Report

8. Further Developments

8.1. Recognition developments

As discussed in the last chapter, it is conceivable that classification result could be improved by introducing new elements to the recognition structure. The application proposed and the methods studied here look at recognising drum sounds within the context of the rhythm that they are a part of (this context is necessary for noise reduction and identifying soft hits and pitch groups). However this context could be used more fully.
When manually identifying drums within a break, the listener recognises each hit not only from its individual frequency make up but also from the sonic juxtaposition between the drum and other drums in the same break. The listener also takes into account where the drum appears rhythmically within that break.
Thus three classification support methods are proposed.
1. The first looks at all the drum hits within one break to see how closely the frequency patterns of each drum match each other drum. This would be a loose association, and could be achieved using a reduced input Kohonen map. Drums of similar nature are grouped and identification performed on the group (using the MLP). If the group recognises four out of the five hits as one drum type, then the whole group is classified as that type.
2. A frequency measurement indicating where the bulk of spectral energy for a particular drum lies will indicate if the drum is a low, medium or high pitch sound. (This is similar to looking at the frequency of peak magnitude but takes into account the whole spectrum). If two drums have both been classified as a kick, but one is of high pitch and the other low, the network has obviously made a misclassification.
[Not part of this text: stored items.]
$ cat config.mk
export PLATFORM = sky130hd
export DESIGN_NAME = control_sequencer
export DESIGN_NICKNAME = d
export VERILOG_FILES = /design/src/rtl/cpu_ctrl_pkg.sv /design/src/rtl/ctrl_decode.sv /design/src/rtl/control_sequencer.sv
export SDC_FILE = /design/constraint.sdc
export NUM_CORES = 1
export LEC_CHECK = 0
export CAP_MARGIN = 20
export CELL_PAD_IN_SITES_DETAIL_PLACEMENT = 0
export CELL_PAD_IN_SITES_GLOBAL_PLACEMENT = 1
export CORE_MARGIN = 4
export CORE_UTILIZATION = 23
export CTS_CLUSTER_DIAMETER = 40
export DETAILED_ROUTE_END_ITERATION = 10
export GPL_TIMING_DRIVEN = 1
export MAX_ROUTING_LAYER = met4
export PLACE_DENSITY = 0.9
export SYNTH_ARGS = -nofsm -noshare
export SYNTH_HDL_FRONTEND = slang
export SYNTH_SLANG_ARGS = --single-unit
$ cat constraint.sdc
create_clock -name clk -period 3.85 [get_ports clk]
set_clock_uncertainty 0.05 [all_clocks]
set_input_delay 0.9625 -clock clk [delete_from_list [all_inputs] [get_ports clk]]
set_output_delay 0.9625 -clock clk [all_outputs]
set_load 0.02 [all_outputs]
Reclassification can then be performed with filtering applied
3. The last method takes into account the rhythmic position of a drum within a break. Many rhythms could be learned by a neural network and the results use to determine how likely it is that a certain drum is going to appear at certain point in time.
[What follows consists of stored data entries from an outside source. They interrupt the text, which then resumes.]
===== config.mk =====
export PLATFORM = sky130hd
export DESIGN_NAME = ram_fifo_ctrl
export DESIGN_NICKNAME = d
export VERILOG_FILES = /design/src/rtl/ram_fifo_ctrl.sv
export SDC_FILE = /design/constraint.sdc
export NUM_CORES = 1
export LEC_CHECK = 0
export ABC_AREA = 1
export CAP_MARGIN = 25
export CORE_UTILIZATION = 40
export DETAILED_ROUTE_END_ITERATION = 7
export PLACE_DENSITY = 0.78
export RECOVER_POWER = 25
export SETUP_SLACK_MARGIN = 0.02
export SYNTH_ARGS = -nofsm -noshare
export SYNTH_HDL_FRONTEND = slang
export SYNTH_SLANG_ARGS = --single-unit

===== constraint.sdc =====
create_clock -name clk -period 8.9 [get_ports clk]
set_input_delay 1.335 -clock clk [delete_from_list [all_inputs] [get_ports clk]]
set_output_delay 1.335 -clock clk [all_outputs]
set_load 0.01 [all_outputs]

===== src/rtl/ram_fifo_ctrl.sv =====
// First-word-fall-through FIFO controller driving a true-dual-port RAM
// (port A writes, port B reads with 1-cycle latency) plus a 2-entry prefetch buffer.
module ram_fifo_ctrl #(
  parameter int DATA_DEPTH = 256,
  parameter int DATA_WIDTH = 32,
  localparam int ADDR_WIDTH = $clog2(DATA_DEPTH),
  localparam int CNT_WIDTH  = $clog2(DATA_DEPTH + 3)
) (
  input  logic                  clk,
  input  logic                  rst,
  input  logic                  push_valid_i,
  output logic                  push_ready_o,
  input  logic [DATA_WIDTH-1:0] push_data_i,
  output logic                  pop_valid_o,
  input  logic                  pop_ready_i,
  output logic [DATA_WIDTH-1:0] pop_data_o,
  output logic [CNT_WIDTH-1:0]  count_o,
  output logic                  ram_en_a_o,
  output logic                  ram_we_a_o,
  output logic [ADDR_WIDTH-1:0] ram_addr_a_o,
  output logic [DATA_WIDTH-1:0] ram_data_a_o,
  output logic                  ram_en_b_o,
  output logic [ADDR_WIDTH-1:0] ram_addr_b_o,
  input  logic [DATA_WIDTH-1:0] ram_data_b_i
);

  localparam logic [ADDR_WIDTH:0] RAM_FULL = (ADDR_WIDTH + 1)'(DATA_DEPTH);

  logic [ADDR_WIDTH-1:0] wr_ptr, rd_ptr;
  logic [ADDR_WIDTH:0]   ram_cnt;
  logic                  inflight;
  logic [1:0]            buf_cnt, buf_cnt_n;
  logic [DATA_WIDTH-1:0] head, skid, head_n, skid_n;
  logic [CNT_WIDTH-1:0]  count_q;
  logic                  pop_valid_q;
  logic                  push_fire, pop_fire, issue;
  logic [2:0]            occ;

  assign push_ready_o = !rst && (ram_cnt != RAM_FULL);
  assign push_fire    = push_valid_i & push_ready_o;
  assign pop_fire     = pop_valid_q & pop_ready_i;

  // Words that will occupy the buffer next cycle if nothing new is issued
  assign occ   = {1'b0, buf_cnt} + {2'b00, inflight} - {2'b00, pop_fire};
  assign issue = !rst && (ram_cnt != '0) && (occ < 3'd2);

  always_comb begin
    head_n    = head;
    skid_n    = skid;
    buf_cnt_n = buf_cnt;
    if (pop_fire) begin
      head_n    = skid;
      buf_cnt_n = buf_cnt - 2'd1;
    end
    if (inflight) begin
      if (buf_cnt_n == 2'd0) head_n = ram_data_b_i;
      else                   skid_n = ram_data_b_i;
      buf_cnt_n = buf_cnt_n + 2'd1;
    end
  end

  always_ff @(posedge clk) begin
    if (rst) begin
      wr_ptr      <= '0;
      rd_ptr      <= '0;
      ram_cnt     <= '0;
      inflight    <= 1'b0;
      buf_cnt     <= 2'd0;
      head        <= '0;
      skid        <= '0;
      count_q     <= '0;
      pop_valid_q <= 1'b0;
    end else begin
      if (push_fire) wr_ptr <= wr_ptr + ADDR_WIDTH'(1);
      if (issue)     rd_ptr <= rd_ptr + ADDR_WIDTH'(1);
      case ({push_fire, issue})
        2'b10:   ram_cnt <= ram_cnt + (ADDR_WIDTH + 1)'(1);
        2'b01:   ram_cnt <= ram_cnt - (ADDR_WIDTH + 1)'(1);
        default: ram_cnt <= ram_cnt;
      endcase
      case ({push_fire, pop_fire})
        2'b10:   count_q <= count_q + CNT_WIDTH'(1);
        2'b01:   count_q <= count_q - CNT_WIDTH'(1);
        default: count_q <= count_q;
      endcase
      inflight    <= issue;
      buf_cnt     <= buf_cnt_n;
      head        <= head_n;
      skid        <= skid_n;
      pop_valid_q <= (buf_cnt_n != 2'd0);
    end
  end

  assign pop_valid_o  = pop_valid_q;
  assign pop_data_o   = head;
  assign count_o      = count_q;
  assign ram_en_a_o   = push_fire;
  assign ram_we_a_o   = push_fire;
  assign ram_addr_a_o = wr_ptr;
  assign ram_data_a_o = push_data_i;
  assign ram_en_b_o   = issue;
  assign ram_addr_b_o = rd_ptr;

endmodule


-- After elaboration in Yosys (flattened, before gate mapping)
Index checks and enable logic that the tools add are counted.
- register bits after elaboration: 102
- bits in latches: 0
- bits in writable memories: 0
- ROM bits: 0
- bits of input ports: 68
- output and inout bits: 94
- logic and storage cells: 45
- memories kept: 0
- add/sub/neg operators: 10
- multipliers: 0
- div/mod/pow operators: 0
- order comparisons: 1
- equal/unequal tests: 5
- shift-type cells: 0
- mux-type cells: 7
- bitwise operators: 3
- reduce and logical (&&, ||, !) cells: 10
- operator list (kind ; number):
    $mux W32 ; 3
    $pmux W9 S2 ; 2
    $add A9 B1 Y9 const B ; 2
    $sub A9 B1 Y9 const B ; 2
    $add A8 B1 Y8 const B ; 2
    $ne A9 B9 Y1 const B ; 1
    $reduce_bool A9 Y1 ; 1
    $reduce_bool A2 Y1 ; 3
    $eq A2 B1 Y1 const B ; 2
    $eq A2 B2 Y1 const B ; 2
    $mux W2 ; 2
    $add A2 B1 Y3 ; 1
    $logic_and A1 B1 Y1 ; 3
    $lt A3 B2 Y1 const B ; 1
    $sub A3 B1 Y3 ; 1
    $add A2 B1 Y2 const B ; 1
    $and A1 B1 Y1 ; 2
    $logic_not A2 Y1 ; 1
    $reduce_and A2 Y1 ; 1
    $sub A2 B1 Y2 const B ; 1
    $logic_not A1 Y1 ; 1
    $not A1 Y1 ; 1

-- Depth between registers and ports, before layout
Gate-level depths: netlist of run 1.
- depth after elaboration: 6
- gate-level depth with buffers: 23
- gate-level depth less buffers: 22

-- Worst setup path after synthesis of run 1
OpenSTA, ideal clock, no wires.
- path kind: input to register
- start: input pop_ready_i
- end: register ram_cnt[4]
- setup time: 0.109 ns
- data arrival time: 4.562 ns
- required time: 8.791 ns
- path slack: 4.229 ns
- stages: 21
- buffers on the path: 1
- cells stage by stage: nand2_1 -> inv_1 -> buf_2 -> ha_1 -> inv_1 -> ha_1 -> inv_1 -> fa_1 -> nand3_2 -> nor2_2 -> nand2_4 -> inv_4 -> ha_1 -> inv_1 -> fa_1 -> o21ai_0 -> and2_1 -> or2_1 -> nand3_1 -> nand2_1 -> inv_1
- cells in the longest elaborated chain, start to end: 6
- elaborated cells on any way between the ends: 8
- classes of those cells: 1 x add/sub; 1 x order compare; 2 x eq/ne; 1 x mux; 1 x bitwise; 2 x reduce/logical
- ends and longest elaborated chain (item ; RTL line ; text):
    start: declaration ; 15 ; input logic pop_ready_i,
    $and A1 B1 Y1 (*) ; 41 ; assign pop_fire = pop_valid_q & pop_ready_i;
    $sub A3 B1 Y3 (*) ; 44 ; assign occ = {1'b0, buf_cnt} + {2'b00, inflight} - {2'b00, pop_fire};
    $lt A3 B2 Y1 (*) ; 45 ; assign issue = !rst && (ram_cnt != '0) && (occ < 3'd2);
    $logic_and A1 B1 Y1 (*) ; 45 ;
    via ram_en_b_o ; 22 ; output logic ram_en_b_o,
    $eq A2 B1 Y1 / $eq A2 B2 Y1 (equally long branches) ; 76 ; case ({push_fire, issue})
    $pmux W9 S2 / $reduce_bool A2 Y1 (equally long branches) ; n/a ;
    end signal: assignment ; 77 ; 2'b10: ram_cnt <= ram_cnt + (ADDR_WIDTH + 1)'(1);
    end signal: assignment ; 78 ; 2'b01: ram_cnt <= ram_cnt - (ADDR_WIDTH + 1)'(1);
    end signal: assignment ; 79 ; default: ram_cnt <= ram_cnt;
    end: declaration ; 30 ; logic [ADDR_WIDTH:0] ram_cnt;
Mark *: on every way through the listed nets, which the timed path passes. The rest lies on a longest branch.
A chain may end at the register's enable or synchronous reset.

-- Worst setup path after layout of run 1
- start: input pop_ready_i
- end: output ram_en_b_o
- cells in the longest elaborated chain, start to end: 4
- ends and longest elaborated chain (item ; RTL line):
    $and A1 B1 Y1 ; 41
    $sub A3 B1 Y3 ; 44
    $lt A3 B2 Y1 ; 45
    $logic_and A1 B1 Y1 ; 45
    end: declaration ; 22
No other way between the ends.

==> qor.txt, run 1 <==
status - finished clean
Final HPWL DP - 7912 um
Die Footprint - 14,200 um^2
Primary FF master, synth - dfxtp_1
synth top area cells - dfxtp_1 37%, nand2_1 12%, nor2_1 7.7%
Post-Syn Instances - 787
count leader, synth - nand2_1
boundary pin count - 162
Tightest Pin Transition - 0.5596 ns
final hold vios - 0
TNS Setup - 0 ns
area share of the largest cell type after synthesis - 37.20%
worst-skew pair later-pin latency - 0.35 ns
mapped cell area - 5489 um^2
number of I/O port buffers - 97
Worst setup EP type - output pin
DRC - 0
data required time of the worst path - 7.57 ns
relative slew slack - 62.70%
initial DRC count - 315
ys async rst share - 0%
maximum vdd drop - 153.9 uV
Max Freq - 0.1676 GHz
Leakage - 3.351 nW
nets - 928
post-synthesis cell type count - 34
Initial Util - 41.29%
H-tree depth - 3
Net Count, Synth - 879
RD Place Congestion - 0.8192
Diodes inserted - 0
Yosys reg bits - 102
Final setup viols - 0
largest net degree at the start of global routing - 83
synth cell count leaders - 169 x nand2_1, 113 x nor2_1, 105 x inv_1, 102 x dfxtp_1, 53 x o21ai_0
Slew Limit Fails - 0
crit-path max FO - 34
final worst path period need - 5.965 ns
Reg clk slew, reported paths - 0.07 ns
CTS resizes - 0
Routed Antenna Nets - 0
largest area contributor in the netlist - dfxtp_1
post-synthesis sequential area ratio - 37.20%
global-route wire length before repair - 20,600 um
Vias per Instance - 4.807
total gr overflow - 0
root buffer cell - clkbuf_16
Crit Path Class - input port to output pin
overall die height - 119.1 um
Arr. time, crit path - 4.63 ns
clk sinks - 102
Routed WL - 11,910 um
Core Rows - 42
Tot GR Track Use - 17.80%
Area Growth Syn to Fin - 22.09%
Clock Tree Buf Depth - 2
Die Width - 119.1 um
CP startpoint kind - input port
vias in the first global route - 4,448
TritonCTS buffer count - 9
Hold Crit Class - register to register
Pwr Density - 310.1 nW/um^2
Post-CTS Setup Repair Bufs - 0
syn avg cell area - 6.975 um^2
core area - 13,300 um^2
CTS tree - yes
Post-synth EDFFs - 0
Inst Count DP - 1,000
Tcrit/Tclk final - 67.03%
share of layout cells above drive strength 1 - 5.470%
Clock Skews - 0.007010 ns
yosys warns - 0
cts hold-fix bufs - 0
RSZ-0062 raised after global routing - no
Post-Layout Cell Count - 1,017
WL/cell - 11.71 um
Vias - 4,889
router iterations before antenna repair - 5
MaxCap Viol Count - 0
antenna violations before repair - 0
==> final cells by class <==
type	count	area (um^2)
Clock inverter	6	93.84
Timing Repair Buffer	103	1069
Fill cell	1270	6594
Tap cell	176	220.2
Sequential cell	102	2042
Inverter	108	412.9
Clock buffer	10	229.0
Multi-Input combinational cell	512	2635
==> power by group <==
| part | switching [mW] | leakage [nW] | internal, mW |
|---|---|---|---|
| Clock | 0.180 | 0.154 | 0.249 |
| Sequential | 0.0914 | 0.835 | 0.612 |
| Combinational | 0.538 | 2.36 | 0.408 |
| Total | 0.809 | 3.35 | 1.27 |
==> layout by cell type (no fill, tap or decap), drive strengths merged, types with 6 or more instances in the layout <==
cell / n
xor2: 8
nand3: 52
clkbuf: 10
nand2: 177
a21oi: 26
buf: 6
clkdlybuf4s50: 55
ha: 21
inv: 109
o211ai: 31
o21ai: 54
dlygate4sd3: 42
nand4: 8
nor2: 116
dfxtp: 102
==> cell families after synthesis <==
kind of cell | synth area share (%)
and+or+nand+nor | 27.95
DFF | 37.20
xor gates and xnor gates | 2.074
buffers and inverters | 14.84
AOI/OAI and AO/OA | 12.06
adders and majority gates | 5.881
==> registers in the layout, summed over array words and instances, names as in the netlist <==
signal / cells
ram_addr_b_o: 8
ram_cnt: 9
skid: 32
pop_valid_o: 1
pop_data_o: 32
inflight: 1
ram_addr_a_o: 8
buf_cnt: 2
count_o: 9
==> worst max-delay path, stage by stage <==
cell,delay [ns]
clkdlybuf4s50_1,0.40
nand2_1,0.06
buf_4,0.34
inv_1,0.35
ha_1,0.40
inv_1,0.06
ha_1,0.13
inv_1,0.04
fa_1,0.49
nand3_2,0.08
nor2_2,0.15
nand2_4,0.12
inv_4,0.13
clkdlybuf4s50_1,0.54
==> per-layer routing <==
metal,wire (um),part of all wire (%),track usage [%]
met1,5852,49,23.67
met4,197,1.7,7.199
met3,550,4.6,3.640
met2,5309,45,28.05
met5,0,0,0
==> per-stage QoR <==
stage	util [%]	instance area (um^2)	power, mW	setup slack (ns)	hold WS, ns
finish	50.40	6701	2.078	2.935	0.4973
global route	50.40	6701	2.255	2.762	0.5289
global placement	47.41	6304	1.643	2.504	0.4927
floorplan	-	5489	1.361	4.229	0.4761
CTS	50.20	6674	2.116	2.916	0.5029
detailed placement	47.77	6351	1.676	2.918	0.4920
==> path summary, 6_finish.rpt <==
path	startpoint	to	slack [ns]	cells past startpoint
min	ram_addr_b_o[7]	ram_addr_b_o[7]	0.50	2
min reg2reg	ram_addr_b_o[7]	ram_addr_b_o[7]	0.50	2
max reg2reg	pop_valid_o	ram_cnt[4]	4.51	21
max	pop_ready_i	ram_en_b_o	2.93	14
(Power assumes the default switching activity.)
==> run 2: changes to the inputs <==
==> constraint.sdc (replaced) <==
create_clock -name clk -period 5.8 [get_ports clk]
set_input_delay 0.87 -clock clk [delete_from_list [all_inputs] [get_ports clk]]
set_output_delay 0.87 -clock clk [all_outputs]
set_load 0.01 [all_outputs]
==> run 2 against run 1 <==
Utilization is 0.25 points lower. Wire length is 1.4% lower. Largest power group unchanged. Combinational power increased by 53%. Global-route usage down 0.66 points. Clock skew up 0.0014 ns. Worst setup slack lost 1.4 ns.
==> qor.txt, run 2 (same netlist as run 1, synthesis figures left out) <==
vias in the first global route - 4,319 (-2.9%)
Slew Limit Fails - 0 (unchanged)
Worst setup EP type - output pin
RD Place Congestion - 0.8165 (-0.33%)
Final setup viols - 0 (unchanged)
most frequent cells in the layout - 168 x nand2_1, 113 x nor2_1, 105 x inv_1
cts hold-fix bufs - 0 (unchanged)
final worst path period need - 4.306 ns
Max Freq - 0.2322 GHz
nets - 928 (unchanged)
router iterations before antenna repair - 4 (-1)
DRC - 0 (unchanged)
Clock Tree Buf Depth - 2 (unchanged)
TritonCTS buffer count - 9 (unchanged)
number of fill cells - 1,288 (+1.4%)
most common cell after layout, fill and taps aside - nand2_1
Die Width - 119.1 um (unchanged)
Leakage - 3.262 nW (-2.7%)
Reg clk slew, reported paths - 0.07 ns (about the same)
largest net degree at the start of global routing - 83 (unchanged)
TNS Setup - 0 ns (unchanged)
number of I/O port buffers - 97 (unchanged)
core area - 13,300 um^2 (unchanged)
Final HPWL DP - 7846 um (-0.83%)
area taken by multi-input logic gates - 2635 um^2 (unchanged)
share of layout cells above drive strength 1 - 5.470% (unchanged)
Area Growth Syn to Fin - 21.47%
worst-skew pair later-pin latency - 0.34 ns (about the same)
boundary pin count - 162 (unchanged)
reg2reg path depth - 20 (-4.8%)
Diodes inserted - 0 (unchanged)
WHS - 0.5034 ns (+0.006133 ns)
Hold Crit Depth - 2 (unchanged)
relative slew slack - 53.29% (-9.4 points)
Die Footprint - 14,200 um^2 (unchanged)
root buffer cell - clkbuf_16
CP startpoint kind - input port
Routed Antenna Nets - 0 (unchanged)
Pwr Density - 478.3 nW/um^2 (+54%)
antenna violations before repair - 0 (unchanged)
overall die height - 119.1 um (unchanged)
Vias per Instance - 4.776 (-0.65%)
Arr. time, crit path - 3.44 ns (-1.19 ns)
initial DRC count - 247 (-22%)
Core Rows - 42 (unchanged)
H-tree depth - 3 (unchanged)
crit-path max FO - 10 (-71%)
data required time of the worst path - 4.93 ns (-2.64 ns)
maximum vdd drop - 243.5 uV (+58%)
Clock Skews - 0.008379 ns (+0.001369 ns)
Crit Path Class - input port to output pin
CTS tree - yes
Tightest Pin Transition - 0.6981 ns (+0.1385 ns)
CTS resizes - 0 (unchanged)
Routed WL - 11,740 um (-1.4%)
total gr overflow - 0 (unchanged)
global-route wire length before repair - 19,930 um (-3.2%)
register area - 2042 um^2 (unchanged)
WL/cell - 11.55 um (-1.4%)
Tcrit/Tclk final - 74.25%
Post-CTS Setup Repair Bufs - 0 (unchanged)
Vias - 4,857 (-0.65%)
Hold Crit Class - register to register
MaxCap Viol Count - 0 (unchanged)
Tot GR Track Use - 17.15% (-0.66 points)
RSZ-0062 raised after global routing - no
status - finished clean
final hold vios - 0 (unchanged)
Initial Util - 41.29% (unchanged)
clk sinks - 102 (unchanged)
-- run 2: where the power goes --
part | total [mW] | switching, mW | internal, mW
registers | 1.08 | 0.141 | 0.938
logic | 1.45 | 0.817 | 0.635
clock network | 0.658 | 0.276 | 0.382
total | 3.19 | 1.23 | 1.95
-- run 2: layer usage --
| layer | GRT usage [%] | vias to the layer above | share of wire, % |
|---|---|---|---|
| met5 | 0 | - | 0 |
| met3 | 4.741 | 6 | 5.4 |
| met4 | 4.826 | 0 | 0.59 |
| met2 | 27.87 | 108 | 45 |
| met1 | 22.10 | 2187 | 49 |
| li1 | - | 2556 | - |
-- run 2: through the flow --
stage          util [%]  instance area, um^2  power [mW]  worst slack [ns]  std cells
2_1_floorplan         -                 5489       2.088             1.594        787
4_1_cts           49.94                 6640       3.231             1.470       1016
5_1_grt           50.15                 6668       3.463             1.271       1017
3_5_place_dp      47.52                 6319       2.552             1.135       1000
6_report          50.15                 6668       3.189             1.494       1017
3_3_place_gp      47.52                 6319       2.526             1.262       1000
-- run 2: path summary, 6_finish.rpt --
check / from / to / slack [ns]
worst max-delay path: pop_ready_i / ram_en_b_o / 1.49
worst max register to register: pop_valid_o / ram_cnt[4] / 2.16
worst min register to register: ram_addr_b_o[3] / ram_addr_b_o[3] / 0.50
worst min-delay path: ram_addr_b_o[3] / ram_addr_b_o[3] / 0.50
-- run 2: worst max-delay path, stage by stage --
cell and delay (ns):
clkdlybuf4s50_1 0.46, nand2_1 0.06, inv_1 0.07, ha_1 0.24
inv_1 0.06, ha_1 0.13, inv_1 0.05, fa_1 0.49
nand3_2 0.07, nor2_2 0.14, nand2_4 0.11, inv_4 0.12
clkdlybuf4s50_1 0.55
-- run 2: cell type report --
| class | instances | share of cell area [%] |
|---|---|---|
| multi-input cells | 512 | 39.52 |
| clock buffers | 10 | 3.434 |
| clock inverters | 6 | 1.389 |
| well taps | 176 | 3.303 |
| inverters | 108 | 6.193 |
| flip-flops and latches | 102 | 30.62 |
| repair buffers | 103 | 15.54 |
8.2. Improvements on the existing structure

Many drums needing to be identified may well be very similar to drums the network has seen before, only differing in tuning. Its also possible, for various reasons, that the break differs in the speed that it is heard to that it was recorded at. One way of making an additional generalisation during identification is perhaps to shift the neural network input vector up and down the input nodes (see figure 25 below).


	If a pattern that the network had already seen was presented for recognition purposes at a different pitch, then shifting the input vector by one or two nodes would be equivalent to hearing the pattern at the original pitch.